## src/rtl/tc_pkg.sv

```systemverilog
// Shared definitions for the thermocouple moving-average stage.
// Optional build macro TC_AVG_ROUND_EN enables round-half-up output.
package tc_pkg;

   localparam logic [1:0] TC_AVG_EMPTY = 2'd0;
   localparam logic [1:0] TC_AVG_FILL  = 2'd1;
   localparam logic [1:0] TC_AVG_RUN   = 2'd2;

   localparam int TC_WORD_SIZE = 16;

   function automatic int tc_sum_width(
      input int word_size,
      input int log2_depth
   );
      return word_size + log2_depth;
   endfunction

endpackage

```

## src/rtl/tc_avg_ring.sv

```systemverilog
// Circular sample buffer for tc_avg: write port, read at ptr, ptr counter.
// Contents are deliberately left unreset; only the pointer clears.
module tc_avg_ring
   import tc_pkg::*;
#(
   parameter int WORD_SIZE  = TC_WORD_SIZE,
   parameter int LOG2_DEPTH = 2
) (
   input  logic                 i_clk,
   input  logic                 i_rst_n,
   input  logic                 i_clr,
   input  logic                 i_wr,
   input  logic [WORD_SIZE-1:0] i_data,
   output logic [WORD_SIZE-1:0] o_old
);

   localparam int DEPTH = 1 << LOG2_DEPTH;

   logic [WORD_SIZE-1:0]  mem [DEPTH];
   logic [LOG2_DEPTH-1:0] ptr;

   always_ff @(posedge i_clk or negedge i_rst_n) begin
      if (!i_rst_n) begin
         ptr <= '0;
      end else if (i_clr) begin
         ptr <= '0;
      end else if (i_wr) begin
         ptr <= ptr + 1'b1;
      end
   end

   always_ff @(posedge i_clk) begin
      if (i_wr) begin
         mem[ptr] <= i_data;
      end
   end

   assign o_old = mem[ptr];

endmodule

```

## src/rtl/tc_avg.sv

```systemverilog
// Boxcar moving average over 2^LOG2_DEPTH samples, two-stage pipeline.
// Build macro TC_AVG_ROUND_EN selects rounding instead of truncation.
module tc_avg
   import tc_pkg::*;
#(
   parameter int WORD_SIZE  = TC_WORD_SIZE,
   parameter int LOG2_DEPTH = 2
) (
   input  logic                 i_clk,
   input  logic                 i_rst_n,
   input  logic [WORD_SIZE-1:0] i_temp,
   input  logic                 i_stb,
   input  logic                 i_clr,
   output logic [WORD_SIZE-1:0] o_temp,
   output logic                 o_stb,
   output logic                 o_full
);

   localparam int SW    = tc_sum_width(WORD_SIZE, LOG2_DEPTH);
   localparam int DEPTH = 1 << LOG2_DEPTH;
   localparam int CW    = LOG2_DEPTH + 1;

   logic [1:0]           state;
   logic [1:0]           state_nxt;
   logic [SW-1:0]        sum;
   logic [SW-1:0]        sum_nxt;
   logic [WORD_SIZE-1:0] seed;
   logic [WORD_SIZE-1:0] old;
   logic [CW-1:0]        count;
   logic [CW-1:0]        count_nxt;
   logic                 full_set;
   logic                 vld;
   logic                 accept;
   logic [WORD_SIZE-1:0] avg;

   assign accept = i_stb & ~i_clr;

   tc_avg_ring #(
      .WORD_SIZE  (WORD_SIZE),
      .LOG2_DEPTH (LOG2_DEPTH)
   ) u_ring (
      .i_clk   (i_clk),
      .i_rst_n (i_rst_n),
      .i_clr   (i_clr),
      .i_wr    (accept),
      .i_data  (i_temp),
      .o_old   (old)
   );

   always_ff @(posedge i_clk or negedge i_rst_n) begin
      if (!i_rst_n) begin
         state <= TC_AVG_EMPTY;
      end else if (i_clr) begin
         state <= TC_AVG_EMPTY;
      end else begin
         state <= state_nxt;
      end
   end

   always_comb begin
      state_nxt = state;
      if (accept) begin
         unique case (state)
            TC_AVG_EMPTY: state_nxt = TC_AVG_FILL;
            TC_AVG_FILL:
               if (count == CW'(DEPTH - 1))
                  state_nxt = TC_AVG_RUN;
            TC_AVG_RUN:   state_nxt = TC_AVG_RUN;
            default:      state_nxt = TC_AVG_EMPTY;
         endcase
      end
   end

   // Seed copies stand in for samples not yet received during FILL.
   always_comb begin
      sum_nxt   = sum;
      count_nxt = count;
      full_set  = 1'b0;
      unique case (state)
         TC_AVG_EMPTY: begin
            sum_nxt   = SW'(i_temp) << LOG2_DEPTH;
            count_nxt = CW'(1);
         end
         TC_AVG_FILL: begin
            sum_nxt   = sum + SW'(i_temp) - SW'(seed);
            count_nxt = count + 1'b1;
            full_set  = (count == CW'(DEPTH - 1));
         end
         TC_AVG_RUN: begin
            sum_nxt   = sum + SW'(i_temp) - SW'(old);
         end
         default: begin
            sum_nxt   = '0;
            count_nxt = '0;
         end
      endcase
   end

   always_ff @(posedge i_clk or negedge i_rst_n) begin
      if (!i_rst_n) begin
         sum    <= '0;
         seed   <= '0;
         count  <= '0;
         o_full <= 1'b0;
         vld    <= 1'b0;
      end else if (i_clr) begin
         sum    <= '0;
         count  <= '0;
         o_full <= 1'b0;
         vld    <= 1'b0;
      end else begin
         vld <= accept;
         if (accept) begin
            sum   <= sum_nxt;
            count <= count_nxt;
            if (state == TC_AVG_EMPTY)
               seed <= i_temp;
            if (full_set)
               o_full <= 1'b1;
         end
      end
   end

`ifdef TC_AVG_ROUND_EN
   logic [SW:0]        rsum;
   logic [WORD_SIZE:0] rq;

   // One extra bit absorbs the half-LSB carry; clamp if it is ever set.
   assign rsum = {1'b0, sum} + (SW + 1)'(1 << (LOG2_DEPTH - 1));
   assign rq   = (WORD_SIZE + 1)'(rsum >> LOG2_DEPTH);
   assign avg  = rq[WORD_SIZE] ? '1 : rq[WORD_SIZE-1:0];
`else
   assign avg = WORD_SIZE'(sum >> LOG2_DEPTH);
`endif

   always_ff @(posedge i_clk or negedge i_rst_n) begin
      if (!i_rst_n) begin
         o_temp <= '0;
         o_stb  <= 1'b0;
      end else if (i_clr) begin
         o_temp <= '0;
         o_stb  <= 1'b0;
      end else begin
         o_stb <= vld;
         if (vld)
            o_temp <= avg;
      end
   end

endmodule

```

## config.mk

```make
export PLATFORM = sky130hd
export DESIGN_NAME = tc_avg
export DESIGN_NICKNAME = d
export VERILOG_FILES = /design/src/rtl/tc_pkg.sv /design/src/rtl/tc_avg_ring.sv /design/src/rtl/tc_avg.sv
export SDC_FILE = /design/constraint.sdc
export NUM_CORES = 1
export LEC_CHECK = 0
export CAP_MARGIN = 5
export CORE_UTILIZATION = 35
export DETAILED_ROUTE_END_ITERATION = 8
export SYNTH_ARGS = -nofsm -noshare
export SYNTH_HDL_FRONTEND = slang
export SYNTH_HIERARCHICAL = 1
export SYNTH_SLANG_ARGS = --single-unit
```

## constraint.sdc

```tcl
create_clock -name i_clk -period 6.92 [get_ports i_clk]
set_clock_uncertainty 0.05 [all_clocks]
set_input_delay 2.076 -clock i_clk [delete_from_list [all_inputs] [get_ports i_clk]]
set_output_delay 2.076 -clock i_clk [all_outputs]
set_load 0.01 [all_outputs]
```

==> flow_summary.toml <==
[place]
placed_cells = 767
post-dp-hpwl_um = 10500
place_ws_ps = 645.3
dpl_cell_area_mm2 = 0.007179
io_buffers = 37
gp_congestion = 0.8103

[cts]
post_cts_resize_count = 0
cts_tree = "yes"
post_cts.repair.setup_buffers = 0
cts-root-buf = "clkbuf_16"
clk_latency_ps = 420
cts_buffer_depth = 2
ctsHoldBuffers = 0
htreeDepth = 4
cts.sinks = 124
cts_buffers = 17
clk_pin_slew_ps = 60

[synth]
synthFlopType = "edfxtp_1"
yosysTopAreaCellShare_pct = 29.17
synth-edff-count = 64
syn-num-nets = 575
synthesis.area_mm2 = 0.006589
seq_area_frac_synth_pct = 51.96
synthAdderAreaFrac_pct = 8.773
yosys.area.top_type = "edfxtp_1"
synth-compound-area-share_pct = 12.02
syn_area_per_cell_um2 = 12.92
synthTopCellsByCount = "edfxtp_1 (64), dfrtp_1 (60), ha_1 (43)"
synthXorXnorAreaFrac_pct = 3.855
synthArstFlopShare_pct = 48.39
yosys_warnings = 6
synth_most_common_cell = "edfxtp_1"
yosys-top-cells-area = "edfxtp_1 (29%), dfrtp_1 (23%), ha_1 (8.2%), mux2i_1 (5.0%), mux4_1 (3.2%)"
synth-simple-area-share_pct = 6.798
synth_mux_area_share_pct = 13.84
synth.distinct_cells = 56
ys_ff_latch = 124
synth_top_family_by_area = "multiplexers"
syn_inst = 510

[detailed_routing]
firstDrtPassIters = 7
ant_nets = 0
wl_per_cell_um = 18.59
drt_iter0_drc = 280
drcViolationCount = 2
vias_per_cell = 5.300
wl_um = 14850
vias = 4235

[timing]
finalCriticalPeriod_ps = 5838
tightest_slew_ps = 1103
hold_ws_ps = 452.7
maxSlewHeadroom_pct = 26.18
setup_ws_ps = 1082
hold_violations = 0
fmax_mhz = 171.3
maxSlewViolCount = 0
finalSetupViolations = 0
fin_setup_tns_ps = 0
min_period_over_period_pct = 84.36
grt_setup_unrepaired = "no"

[global_routing]
track_usage_pct = 16.65
grt_first_pass_wirelength_um = 24230
grt-ovfl-total = 0
antenna_found_initial = 0
grt_max_degree = 61
grt_pass1_vias = 4403

[floorplan]
initial_core_util_pct = 36.18
fp.coreArea_mm2 = 0.01821
io_pins = 38
fp.dieH_um = 139.2
dieArea_mm2 = 0.01938
rows = 49
fp.dieW_um = 139.2

[min_path]
hold_path.class = "reg2reg"

[flow_run]
maxCapViolations = 0

[critical_path]
r2r_cells = 13
crit_type = "in2reg"
r2r_slack_ps = 2760
worstPathArrival_ps = 6090
startpoint = "i_temp[0]"
cp-start-kind = "input pin"
reg2reg_from = "u_ring/ptr[1]"
r2r-end = "sum[16]"
crit_path_max_fanout = 7
required_ps = 7170
cp-end-kind = "register"
critPathCapture = "sum[17]"

[final_layout]
syn_to_final_growth_pct = 18.21
layout-drive-gt1-share_pct = 13.68
nets = 622
fin_util_pct = 42.77
fin_cells = 799
final_area_mm2 = 0.007789
antennaDiodeCount = 0

[power_and_ir_drop]
p_leak_nw = 3.114
power_mw = 2.715
power_density_mw_per_mm2 = 348.6
ir_drop_mv = 0.1508

[outcome]
violations = "DRC"
outcome = "finished, violations left"
-- critical path: stages --
cell and delay, ps:
clkdlybuf4s50_1 510, ha_1 300, fa_1 420, nand3_1 160, and2_1 180, o21ai_0 120
a21o_1 200, a21oi_1 180, xnor2_1 90, ha_1 360, and3_1 230, and2b_2 210
a2111o_1 410, a211oi_2 220, xnor2_1 180, o31ai_2 80, o21bai_1 150
-- flip-flops by register name, summed over array words and instances (netlist names) --
name / count
u_ring/mem: 64
sum: 18
o_temp: 16
seed: 16
count: 3
state: 2
u_ring/ptr: 2
o_full: 1
o_stb: 1
vld: 1
-- area by class of cell --
class | instances | area, um^2
well taps | 229 | 286.5
inverters | 18 | 67.56
fillers | 1627 | 10420
flip-flops and latches | 124 | 3423
clock buffers | 19 | 442.9
clock inverters | 13 | 166.4
repair buffers | 44 | 417.9
multi-input cells | 352 | 2984
-- metal layers --
metal	global-route usage (%)	vias up	wire length (um)
li1	-	2008	-
met1	22.80	2130	7314
met2	25.92	83	6835
met3	4.040	14	468
met4	5.439	0	234
met5	0	-	0
-- worst min path at each step --
stage                   from       end  slack, ps  cells past startpoint
floorplan             sum[2]    sum[2]        420                      2
global placement    seed[12]  seed[12]        440                      1
detailed placement   seed[0]   seed[0]        440                      1
CTS                  seed[0]   seed[0]        460                      1
global route         seed[9]   seed[9]        460                      1
finish               seed[0]   seed[0]        450                      1
-- placed cells by master (no fill, tap or decap), drive strengths merged, types with 19 or more instances in the layout --
cell	netlist	final
nand2	26	26
inv	18	20
o21ai	27	27
nor2	33	33
dfrtp	60	60
ha	43	43
mux2i	33	33
clkdlybuf4s50	0	36
a21oi	35	35
clkbuf	11	19
edfxtp	64	64
-- kinds of logic after synthesis --
family                     Yosys count
DFF                                124
AOI/OAI and AO/OA                  119
and+or+nand+nor                     93
muxes                               66
adders and majority gates           45
buffers and inverters               34
xor gates and xnor gates            29
-- where the power goes --
part | internal, mW | switching (mW) | leakage, nW
Sequential | 0.841 | 0.0447 | 1.37
Combinational | 0.398 | 0.522 | 1.46
Clock | 0.577 | 0.332 | 0.290
Note: power is estimated with default switching activity, not from simulation.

- _Work required_
If a line above includes the string "synthesis", pick it out.

- _Written answer_
synthesis.area_mm2 = 0.006589
-- kinds of logic after synthesis --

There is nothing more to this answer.